=== Begin Enclosure ===

===== src/hdl/plc_divider.sv =====
// Pipelined signed divider, truncating toward zero, one quotient bit a stage.
module plc_divider #(
  parameter int unsigned NumBits = 34,
  parameter int unsigned DenBits = 17,
  parameter int unsigned TagBits = 8
) (
  input  logic                      clk_i,
  input  logic                      rst_ni,
  input  logic                      en_i,
  input  logic                      valid_i,
  input  logic signed [NumBits-1:0] num_i,
  input  logic signed [DenBits-1:0] den_i,
  input  logic [TagBits-1:0]        tag_i,
  output logic                      valid_o,
  output logic signed [NumBits-1:0] quot_o,
  output logic [TagBits-1:0]        tag_o
);
  localparam int unsigned Stages = NumBits;

  logic [Stages:0]              vld_q;
  logic [NumBits-1:0]           rem_q [Stages+1];
  logic [NumBits-1:0]           quo_q [Stages+1];
  logic [DenBits-1:0]           den_q [Stages+1];
  logic [Stages:0]              neg_q;
  logic [TagBits-1:0]           tag_q [Stages+1];

  logic [NumBits-1:0] num_abs;
  logic [DenBits-1:0] den_abs;

  assign num_abs = num_i[NumBits-1] ? NumBits'(-num_i) : num_i;
  assign den_abs = den_i[DenBits-1] ? DenBits'(-den_i) : den_i;

  always_ff @(posedge clk_i or negedge rst_ni) begin
    if (!rst_ni) begin
      vld_q <= '0;
    end else if (en_i) begin
      vld_q <= {vld_q[Stages-1:0], valid_i};
    end
  end

  always_ff @(posedge clk_i) begin
    if (en_i) begin
      rem_q[0] <= '0;
      quo_q[0] <= num_abs;
      den_q[0] <= den_abs;
      neg_q[0] <= num_i[NumBits-1] ^ den_i[DenBits-1];
      tag_q[0] <= tag_i;
    end
  end

  for (genvar s = 0; s < Stages; s++) begin : g_stage
    logic [NumBits:0] shifted;
    logic [NumBits:0] diff;
    assign shifted = {rem_q[s], quo_q[s][NumBits-1]};
    assign diff    = shifted - (NumBits+1)'(den_q[s]);
    always_ff @(posedge clk_i) begin
      if (en_i) begin
        if (!diff[NumBits]) begin
          rem_q[s+1] <= diff[NumBits-1:0];
          quo_q[s+1] <= {quo_q[s][NumBits-2:0], 1'b1};
        end else begin
          rem_q[s+1] <= shifted[NumBits-1:0];
          quo_q[s+1] <= {quo_q[s][NumBits-2:0], 1'b0};
        end
        den_q[s+1] <= den_q[s];
        neg_q[s+1] <= neg_q[s];
        tag_q[s+1] <= tag_q[s];
      end
    end
  end

  assign valid_o = vld_q[Stages];
  assign quot_o  = neg_q[Stages] ? -$signed(quo_q[Stages]) : $signed(quo_q[Stages]);
  assign tag_o   = tag_q[Stages];
endmodule


===== config.mk =====
export PLATFORM = sky130hd
export DESIGN_NAME = plc_divider
export DESIGN_NICKNAME = d
export VERILOG_FILES = /design/src/hdl/plc_divider.sv
export SDC_FILE = /design/constraint.sdc
export NUM_CORES = 2
export LEC_CHECK = 0
export BUFFER_PORTS_ARGS = -buffer_cell sky130_fd_sc_hd__clkbuf_2
export CELL_PAD_IN_SITES_DETAIL_PLACEMENT = 1
export CELL_PAD_IN_SITES_GLOBAL_PLACEMENT = 1
export CORE_MARGIN = 1
export CORE_UTILIZATION = 30
export CTS_CLUSTER_DIAMETER = 80
export DETAILED_ROUTE_END_ITERATION = 10
export GPL_TIMING_DRIVEN = 0
export PLACE_DENSITY_LB_ADDON = 0.15
export SETUP_SLACK_MARGIN = 0.5
export SYNTH_ARGS = -nofsm -noshare
export SYNTH_HDL_FRONTEND = slang
export SYNTH_SLANG_ARGS = --single-unit

===== constraint.sdc =====
create_clock -name clk_i -period 4.35 [get_ports clk_i]
set_input_delay 0 -clock clk_i [delete_from_list [all_inputs] [get_ports clk_i]]
set_output_delay 0 -clock clk_i [all_outputs]
set_load 0.02 [all_outputs]
[src/rtl/rgb_to_hsv_hue_rotated_macros.svh]
// Assertion macros shared by the rgb_to_hsv_hue_rotated RTL.
`ifndef RGB_TO_HSV_HUE_ROTATED_MACROS_SVH
`define RGB_TO_HSV_HUE_ROTATED_MACROS_SVH
`ifndef SYNTH
// prop must hold at every clock edge out of reset
`define ASSERT_ALWAYS(lbl, clk, rst_n, prop) \
  lbl: assert property (@(posedge clk) disable iff (!rst_n) (prop)) \
    else $error("assertion failed");
// cons must hold in any cycle where ante holds
`define ASSERT_IMPLIES(lbl, clk, rst_n, ante, cons) \
  lbl: assert property (@(posedge clk) disable iff (!rst_n) (ante) |-> (cons)) \
    else $error("assertion failed");
`else
`define ASSERT_ALWAYS(lbl, clk, rst_n, prop)
`define ASSERT_IMPLIES(lbl, clk, rst_n, ante, cons)
`endif
`endif

[src/rtl/rhh_pkg.sv]
// Types and constants shared by the rotated-hue RGB to HSV pipeline.
package rhh_pkg;

  localparam int VAL_W     = 8;   // pixel component / value / saturation / hue width
  localparam int OFFSET_W  = 9;   // hue offset register width
  localparam int SAT_NUM_W = 16;  // 255 * delta
  localparam int HUE_NUM_W = 21;  // 17 * wrapped hue numerator
  localparam int HUE_DEN_W = 13;  // 24 * delta
  localparam int QUOT_W    = 8;   // quotient bits from each divider

  localparam logic [OFFSET_W-1:0] OFFSET_RESET  = 9'd40;
  localparam logic [OFFSET_W-1:0] FULL_TURN_DEG = 9'd360;

  // operands handed from the front stages to the dividers
  typedef struct packed {
    logic                 vld;
    logic                 last;
    logic                 gray;
    logic [VAL_W-1:0]     value;
    logic [SAT_NUM_W-1:0] sat_num;
    logic [HUE_NUM_W-1:0] hue_num;
    logic [HUE_DEN_W-1:0] hue_den;
  } front_out_t;

endpackage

=== End Enclosure ===

Work request – Above are records; repeat only the lines starting at the line with "for (genvar s" and ending at the line with "[src/rtl/rgb_to_hsv_hue_rotated_macros.svh]", exactly as they appear, both included.

Solution to the exercise –
  for (genvar s = 0; s < Stages; s++) begin : g_stage
    logic [NumBits:0] shifted;
    logic [NumBits:0] diff;
    assign shifted = {rem_q[s], quo_q[s][NumBits-1]};
    assign diff    = shifted - (NumBits+1)'(den_q[s]);
    always_ff @(posedge clk_i) begin
      if (en_i) begin
        if (!diff[NumBits]) begin
          rem_q[s+1] <= diff[NumBits-1:0];
          quo_q[s+1] <= {quo_q[s][NumBits-2:0], 1'b1};
        end else begin
          rem_q[s+1] <= shifted[NumBits-1:0];
          quo_q[s+1] <= {quo_q[s][NumBits-2:0], 1'b0};
        end
        den_q[s+1] <= den_q[s];
        neg_q[s+1] <= neg_q[s];
        tag_q[s+1] <= tag_q[s];
      end
    end
  end

  assign valid_o = vld_q[Stages];
  assign quot_o  = neg_q[Stages] ? -$signed(quo_q[Stages]) : $signed(quo_q[Stages]);
  assign tag_o   = tag_q[Stages];
endmodule


===== config.mk =====
export PLATFORM = sky130hd
export DESIGN_NAME = plc_divider
export DESIGN_NICKNAME = d
export VERILOG_FILES = /design/src/hdl/plc_divider.sv
export SDC_FILE = /design/constraint.sdc
export NUM_CORES = 2
export LEC_CHECK = 0
export BUFFER_PORTS_ARGS = -buffer_cell sky130_fd_sc_hd__clkbuf_2
export CELL_PAD_IN_SITES_DETAIL_PLACEMENT = 1
export CELL_PAD_IN_SITES_GLOBAL_PLACEMENT = 1
export CORE_MARGIN = 1
export CORE_UTILIZATION = 30
export CTS_CLUSTER_DIAMETER = 80
export DETAILED_ROUTE_END_ITERATION = 10
export GPL_TIMING_DRIVEN = 0
export PLACE_DENSITY_LB_ADDON = 0.15
export SETUP_SLACK_MARGIN = 0.5
export SYNTH_ARGS = -nofsm -noshare
export SYNTH_HDL_FRONTEND = slang
export SYNTH_SLANG_ARGS = --single-unit

===== constraint.sdc =====
create_clock -name clk_i -period 4.35 [get_ports clk_i]
set_input_delay 0 -clock clk_i [delete_from_list [all_inputs] [get_ports clk_i]]
set_output_delay 0 -clock clk_i [all_outputs]
set_load 0.02 [all_outputs]
[src/rtl/rgb_to_hsv_hue_rotated_macros.svh]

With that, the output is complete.